EXERCISE DIRECTIONS: The job is to find each line in the entries holding the string "netlist" and copy that line.

>>>

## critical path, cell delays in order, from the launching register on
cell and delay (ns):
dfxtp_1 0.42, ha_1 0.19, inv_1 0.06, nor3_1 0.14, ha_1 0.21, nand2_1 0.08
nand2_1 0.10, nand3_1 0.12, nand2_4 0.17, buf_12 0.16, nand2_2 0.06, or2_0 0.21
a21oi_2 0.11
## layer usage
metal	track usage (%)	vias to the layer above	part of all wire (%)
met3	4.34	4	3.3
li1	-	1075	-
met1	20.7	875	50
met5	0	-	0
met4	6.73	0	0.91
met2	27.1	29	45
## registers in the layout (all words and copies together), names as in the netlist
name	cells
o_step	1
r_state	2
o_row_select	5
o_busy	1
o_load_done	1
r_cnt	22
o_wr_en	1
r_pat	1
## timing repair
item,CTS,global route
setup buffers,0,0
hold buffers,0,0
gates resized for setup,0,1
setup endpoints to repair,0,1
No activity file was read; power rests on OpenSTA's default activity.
### src/rtl/timer_dev.sv
// Memory-mapped countdown timer: CTRL/PRESET/COUNT registers, one-shot or auto-reload,
// with a maskable interrupt flag cleared by any CTRL or PRESET write.
module timer_dev #(
  parameter int unsigned CTRL_BITS  = 4,
  parameter logic [31:0] PRESET_RST = 32'd0
) (
  input  logic        clk,
  input  logic        clr,
  input  logic [1:0]  A,
  input  logic        WE,
  input  logic [31:0] DIN,
  output logic [31:0] DOUT,
  output logic        IRQ
);

  typedef enum logic [1:0] {StIdle, StLoad, StCnt, StInt} state_e;

  state_e                state_q;
  logic [CTRL_BITS-1:0]  ctrl_q;
  logic [31:0]           preset_q;
  logic [31:0]           count_q;
  logic                  irq_q;

  logic       en;
  logic [1:0] mode;
  logic       im;
  logic       wr_ctrl;
  logic       wr_preset;

  assign en        = ctrl_q[0];
  assign mode      = ctrl_q[2:1];
  assign im        = ctrl_q[3];
  assign wr_ctrl   = WE && (A == 2'd0);
  assign wr_preset = WE && (A == 2'd1);

  always_ff @(posedge clk) begin
    if (clr) begin
      state_q  <= StIdle;
      ctrl_q   <= '0;
      preset_q <= PRESET_RST;
      count_q  <= 32'd0;
      irq_q    <= 1'b0;
    end else begin
      case (state_q)
        StIdle: begin
          if (en) state_q <= StLoad;
        end
        StLoad: begin
          count_q <= preset_q;
          state_q <= StCnt;
        end
        StCnt: begin
          if (!en) begin
            state_q <= StIdle;
          end else if (count_q > 32'd1) begin
            count_q <= count_q - 32'd1;
          end else begin
            // COUNT of 0 or 1 both terminate here, so PRESET=0 acts like 1
            count_q <= 32'd0;
            irq_q   <= 1'b1;
            state_q <= StInt;
          end
        end
        StInt: begin
          state_q <= StIdle;
          if (mode == 2'b01) irq_q <= 1'b0;
          else               ctrl_q[0] <= 1'b0;
        end
        default: state_q <= StIdle;
      endcase

      // CPU writes are last so they override the FSM's En clear and flag set
      if (wr_ctrl)   ctrl_q   <= DIN[CTRL_BITS-1:0];
      if (wr_preset) preset_q <= DIN;
      if (wr_ctrl || wr_preset) irq_q <= 1'b0;
    end
  end

  always_comb begin
    DOUT = 32'd0;
    case (A)
      2'd0:    DOUT = 32'(ctrl_q);
      2'd1:    DOUT = preset_q;
      2'd2:    DOUT = count_q;
      default: DOUT = 32'd0;
    endcase
  end

  assign IRQ = irq_q & im;

endmodule

### config.mk
export PLATFORM = sky130hd
export DESIGN_NAME = timer_dev
export DESIGN_NICKNAME = d
export VERILOG_FILES = /design/src/rtl/timer_dev.sv
export SDC_FILE = /design/constraint.sdc
export NUM_CORES = 1
export LEC_CHECK = 0
export CAP_MARGIN = 20
export CORE_ASPECT_RATIO = 1.5
export CORE_MARGIN = 2
export CORE_UTILIZATION = 55
export DETAILED_ROUTE_END_ITERATION = 16
export PLACE_DENSITY = 0.92
export SETUP_SLACK_MARGIN = 0.1
export SLEW_MARGIN = 10
export SYNTH_ARGS = -nofsm -noshare
export SYNTH_HDL_FRONTEND = slang
export SYNTH_SLANG_ARGS = --single-unit
### constraint.sdc
create_clock -name clk -period 6.15 [get_ports clk]
set_input_delay 1.23 -clock clk [delete_from_list [all_inputs] [get_ports clk]]
set_output_delay 1.23 -clock clk [all_outputs]
set_load 0.01 [all_outputs]
==> flow_summary.yaml, run 1 <==
status:
  status: "complete, no violations"
pwr:
  ir_drop_mv: 0.239
  p_per_area_nw_per_um2: 244
  power_leakage_nw: 1.77
  finalPower_mw: 1.18
worst_setup_path:
  required_ns: 4.92
  slowest_delay_ns: 0.66
  worstSetupPathType: "in2out"
  worstPathArrival_ns: 3.62
  crit_path_top_delay_cell: "clkdlybuf4s50_1"
  cp_common_cell: "clkdlybuf4s50_1"
  worst_setup_path_start_kind: "input port"
  path_cells: "clkdlybuf4s50_1 -> inv_1 -> nor2_2 -> buf_4 -> a22o_1 -> clkdlybuf4s50_1"
  cp_max_fo: 15
  ff2ff_path_depth: 7
  end_kind: "output port"
routing:
  drt-pass1-iter-count: 6
  via_per_inst: 6.46
  ant_nets: 0
  vias: 4241
  wl_per_cell_um: 17.0
  totalWireLength_um: 11200
  drt_iter0_drc: 523
  drcViolationCount: 0
grt:
  antenna_found_initial: 0
  grt_max_degree: 72
  grt_pass1_wl_um: 18400
  grtUsageTotal_pct: 29.9
  grt_pass1_vias: 3960
  overflow: 0
floorplan:
  io_pins: 70
  dieHeight_um: 107
  start_util_pct: 56.5
  row_count: 37
  design.core.area_um2: 6850
  dieArea_um2: 7740
  fp.dieW_um: 72.5
synth:
  synth_top_area_share_pct: 36.7
  synth-edff-count: 0
  yosysWarnings: 0
  synth_top_cells_by_area: "dfxtp_1, nand2_1, a21oi_1, a22o_1, o21ai_0"
  syn_inst: 525
  async_reset_ff_share_pct: 0
  yosys.area.top_type: "dfxtp_1"
  synth_ff_type: "dfxtp_1"
  ys_seq_area_share_pct: 36.7
  yosysUniqueCellTypes: 42
  ys_ff_latch: 71
  synth_area_per_cell_um2: 7.37
  synth_area_um2: 3870
  synth_nets: 564
clock_tree:
  clk_latency_ns: 0.35
  post-cts-setup-buffer-count: 0
  tritoncts: "yes"
  cts-hold-fix-buffers: 0
  htreeDepth: 3
  clk_pin_slew_ns: 0.08
  cts_buffers: 9
  clock_sinks: 71
  ctsResizeCount: 0
  root_buffer: "clkbuf_8"
  cts_buffer_depth: 2
sta:
  drv_slew: 0
  clock.fmax_mhz: 206
  worstMarginPinSlew_ns: 1.08
  period_minus_slack_ns: 4.85
  timing.slew.headroom_pct: 27.8
  fin_crit_sh_pct: 78.8
  skew_ns: 0.0120
  finalSetupViolCount: 0
  rsz0062_at_grt: "no"
  tns_ns: 0
  finalHoldViolations: 0
run:
  cap_viol_max_count: 0
finish:
  area_delta_synth_final_pct: 25.0
  num-nets-final: 612
  drive_gt1_share_pct: 6.23
  final_core_util_pct: 70.6
  insertedDiodeCount: 0
place:
  dp_hpwl_um: 7460
  port_buffers: 69
  gp_congestion: 0.926
hold_path:
  hold_path_class: "reg2reg"
  hold_depth: 2
per-layer routing:
metal  vias up  wire length, um  GRT usage [%]
met5         -                0              0
met3        46              847           4.98
met1      1966             4010           34.3
met2       252             5820           51.6
li1       1977                -              -
met4         0              499           16.8
cell families after synthesis:
kind of cell / synth area share [%]
simple gates: 26.9
compound gates: 27.4
flops: 36.7
buf+inv: 5.30
mux: 2.10
xor+xnor: 0.905
fa+ha+maj: 0.647
area by class of cell:
class / instances / area, um^2
Clock buffer: 11 / 151
Clock inverter: 5 / 128
Fill cell: 544 / 2010
Inverter: 12 / 45.0
Multi-Input combinational cell: 404 / 2250
Sequential cell: 71 / 1420
Tap cell: 78 / 97.6
Timing Repair Buffer: 75 / 746
per-stage QoR:
stage                     instances  setup WS [ns]  instance area, um^2  hold WS (ns)
after floorplan                 525           2.45                 3870         0.446
after global placement          638           1.43                 4530         0.458
after detailed placement        638           1.33                 4530         0.466
after CTS                       654           1.34                 4810         0.476
after global routing            656           1.16                 4840         0.498
final                           656           1.30                 4840         0.476
registers in the layout, summed over array words and instances, names as in the netlist:
signal,cells
preset_q,32
state_q,2
irq_q,1
ctrl_q,4
count_q,32
worst max-delay path, delay by kind of cell:
family | cells | cell delay [ns]
buf+inv | 4 | 1.64
simple gates | 1 | 0.55
compound gates | 1 | 0.18
final timing paths:
check	to	startpoint	slack (ns)
setup / recovery	DOUT[30]	A[1]	1.30
hold reg to reg	preset_q[13]$_SDFFE_PP0P_	preset_q[13]$_SDFFE_PP0P_	0.48
setup reg to reg	count_q[1]$_SDFFE_PP0P_	count_q[8]$_SDFFE_PP0P_	3.22
hold / removal	preset_q[13]$_SDFFE_PP0P_	preset_q[13]$_SDFFE_PP0P_	0.48
layout by cell type (no fill, tap or decap), drive strengths merged, types with 11 or more instances in the layout:
master         netlist  routed
o21ai               43      43
dfxtp               71      71
nand2              111     111
clkbuf              33      11
clkdlybuf4s50        0      68
a211oi              23      23
a22o                28      28
a21oi               58      58
nor2                43      43
nor3                11      11
inv                 12      12
cell usage after synthesis (2+ instances only):
cell type / n
nand2_1: 111
dfxtp_1: 71
a21oi_1: 58
nor2_1: 43
o21ai_0: 43
clkbuf_1: 33
a22o_1: 28
a211oi_1: 23
inv_1: 12
nor3_1: 10
nor4_1: 9
mux2i_1: 7
nand3_1: 7
o31ai_1: 6
or4_1: 6
nand2b_1: 5
and2_1: 4
or3_1: 4
xor2_1: 4
a221oi_1: 3
nand4_1: 3
nor2b_1: 3
or4_4: 3
a2111oi_0: 2
a21boi_1: 2
a31oi_1: 2
and3_1: 2
buf_2: 2
buf_6: 2
ha_1: 2
nor3b_1: 2
nor4b_1: 2
or2_2: 2
power by group:
part / switching, mW / internal, mW / total (mW)
Clock: 0.178 / 0.333 / 0.510
Combinational: 0.102 / 0.0798 / 0.182
Sequential: 0.0167 / 0.473 / 0.489
(Power assumes the default switching activity.)
==> run 2, diff against run 1 <==
--- a/config.mk
+++ b/config.mk
@@ -8,9 +8,9 @@
 export CAP_MARGIN = 20
 export CORE_ASPECT_RATIO = 1.5
 export CORE_MARGIN = 2
-export CORE_UTILIZATION = 55
+export CORE_UTILIZATION = 48
 export DETAILED_ROUTE_END_ITERATION = 16
-export PLACE_DENSITY = 0.92
+export PLACE_DENSITY = 0.86
 export SETUP_SLACK_MARGIN = 0.1
 export SLEW_MARGIN = 10
 export SYNTH_ARGS = -nofsm -noshare
==> constraint.sdc (replaced) <==
create_clock -name clk -period 4.1 [get_ports clk]
set_input_delay 0.82 -clock clk [delete_from_list [all_inputs] [get_ports clk]]
set_output_delay 0.82 -clock clk [all_outputs]
set_load 0.01 [all_outputs]
==> flow_summary.yaml, run 2 (same netlist as run 1, synthesis figures left out) <==
status:
  status: "complete, no violations"
pwr:
  power_leakage_nw: 1.77
  power_frac_seq_pct: 43.0
  p_clk_share_pct: 40.9
  comb_power_share_pct: 16.1
  p_sw_share_pct: 26.7
  ir_drop_mv: 0.230
  switchingPower_mw: 0.456
  intPower_mw: 1.25
  p_per_area_nw_per_um2: 352
sta:
  clock.fmax_mhz: 280
  rsz0062_at_grt: "no"
  drv_slew: 0
  fin_crit_sh_pct: 87.2
  skew_ns: 0.00508
  timing.slew.headroom_pct: 40.2
  period_minus_slack_ns: 3.58
  worstMarginPinSlew_ns: 0.895
  finalSetupViolCount: 0
  finalHoldViolations: 0
  tns_ns: 0
clock_tree:
  clk_pin_slew_ns: 0.05
  ctsResizeCount: 0
  post-cts-setup-buffer-count: 0
  cts-hold-fix-buffers: 0
  clk_latency_ns: 0.34
  htreeDepth: 3
  cts_buffer_depth: 2
  cts_buffers: 9
  tritoncts: "yes"
  root_buffer: "clkbuf_16"
  clock_sinks: 71
finish:
  final_cell_mix: "nand2_1, dfxtp_1, clkdlybuf4s50_1"
  drive_gt1_share_pct: 5.86
  final_common_cell: "nand2_1"
  insertedDiodeCount: 0
  stdcell_count: 685
  reg.largest.list: "count_q x32, preset_q x32, ctrl_q x4"
  num-nets-final: 615
  area_delta_synth_final_pct: 25.5
  nFillCells: 735
hold_path:
  hold_path_class: "reg2reg"
place:
  place_inst: 670
  port_buffers: 69
  gp_congestion: 0.944
  dp_hpwl_um: 7740
routing:
  totalWireLength_um: 11300
  drcViolationCount: 0
  drt-pass1-iter-count: 5
  via_per_inst: 6.05
  wl_per_cell_um: 16.5
  ant_nets: 0
  vias: 4142
  drt_iter0_drc: 310
worst_setup_path:
  crit_path_top_delay_cell: "clkdlybuf4s50_1"
  required_ns: 3.28
  cp_max_fo: 17
  path_cells: "clkdlybuf4s50_1 -> inv_1 -> nor2_2 -> buf_4 -> a22o_1 -> clkdlybuf4s50_1"
  path_delay_family: "buffers and inverters"
  worstSetupPathType: "in2out"
  cp_common_cell: "clkdlybuf4s50_1"
  path_buf_inv: 4
  end_kind: "output port"
  slowest_delay_ns: 0.70
  worst_setup_path_start_kind: "input port"
  worstPathArrival_ns: 2.76
grt:
  grt_max_degree: 50
  antenna_found_initial: 0
  grtUsageTotal_pct: 26.5
  grt_pass1_vias: 4086
  grt_pass1_wl_um: 18800
  overflow: 0
floorplan:
  dieArea_um2: 8810
  row_count: 40
  dieHeight_um: 114
  fp.dieW_um: 77.3
  io_pins: 70
  start_util_pct: 48.9
  design.core.area_um2: 7910
run:
  cap_viol_max_count: 0
==> run 2: cell types whose count changed in the layout (fill, tap and decap cells not counted), sizes merged <==
| cell | before | now |
|---|---|---|
| buf | 7 | 10 |
| clkinv | 0 | 1 |
| clkbuf | 11 | 14 |
| bufinv | 4 | 0 |
| clkinvlp | 1 | 0 |
==> run 2: worst paths after layout <==
kind | from | end | slack, ns | depth (start not counted)
worst max register to register | count_q[8]$_SDFFE_PP0P_ | count_q[1]$_SDFFE_PP0P_ | 1.23 | 7
worst min register to register | preset_q[29]$_SDFFE_PP0P_ | preset_q[29]$_SDFFE_PP0P_ | 0.47 | 2
worst max-delay path | A[1] | DOUT[10] | 0.52 | 6
worst min-delay path | preset_q[29]$_SDFFE_PP0P_ | preset_q[29]$_SDFFE_PP0P_ | 0.47 | 2
==> run 2: per-stage QoR <==
| stage | setup WS [ns] | area (um^2) | utilization (%) | hold WS, ns | power, mW |
|---|---|---|---|---|---|
| detailed placement | 0.552 | 4600 | 58.2 | 0.463 | 1.02 |
| floorplan | 1.22 | 3870 | - | 0.446 | 0.919 |
| CTS | 0.545 | 4860 | 61.4 | 0.471 | 1.70 |
| global placement | 0.586 | 4600 | 58.2 | 0.459 | 1.01 |
| global route | 0.456 | 4860 | 61.4 | 0.491 | 1.76 |
| finish | 0.523 | 4860 | 61.4 | 0.473 | 1.71 |
==> run 2: final cells by class <==
| type | count | area (um^2) | share of cell area, % |
|---|---|---|---|
| inverter | 12 | 45.0 | 0.927 |
| clock inverter | 1 | 5.00 | 0.103 |
| multi-input combinational | 404 | 2250 | 46.3 |
| timing repair buffer | 78 | 753 | 15.5 |
| tap | 105 | 131 | 2.70 |
| sequential | 71 | 1420 | 29.3 |
| clock buffer | 14 | 254 | 5.23 |
==> run 2: power by group through the flow <==
stage / registers, mW / clock network, mW / logic, mW
2_1_floorplan: 0.738 / 0 / 0.181
3_3_place_gp: 0.747 / 0 / 0.261
3_5_place_dp: 0.748 / 0 / 0.269
4_1_cts: 0.733 / 0.697 / 0.272
5_1_grt: 0.736 / 0.724 / 0.302
6_report: 0.734 / 0.699 / 0.276
==> run 2: worst register-to-register path, stage by stage, from the launching register on <==
cell      delay, ns
dfxtp_1        0.37
nor4_1         0.71
or4b_1         0.57
nor3_2         0.20
nor2_1         0.21
buf_4          0.28
a221oi_1       0.28
a211oi_1       0.10
==> run 2: layer usage <==
layer,part of all wire (%),track usage [%],routed length (um)
met2,53,47.2,6020
met5,0,0,0
met3,6.2,5.14,697
met4,2.5,14.4,278
met1,38,29.4,4330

<<<

OUTPUT:
## registers in the layout (all words and copies together), names as in the netlist
registers in the layout, summed over array words and instances, names as in the netlist:
master         netlist  routed
==> flow_summary.yaml, run 2 (same netlist as run 1, synthesis figures left out) <==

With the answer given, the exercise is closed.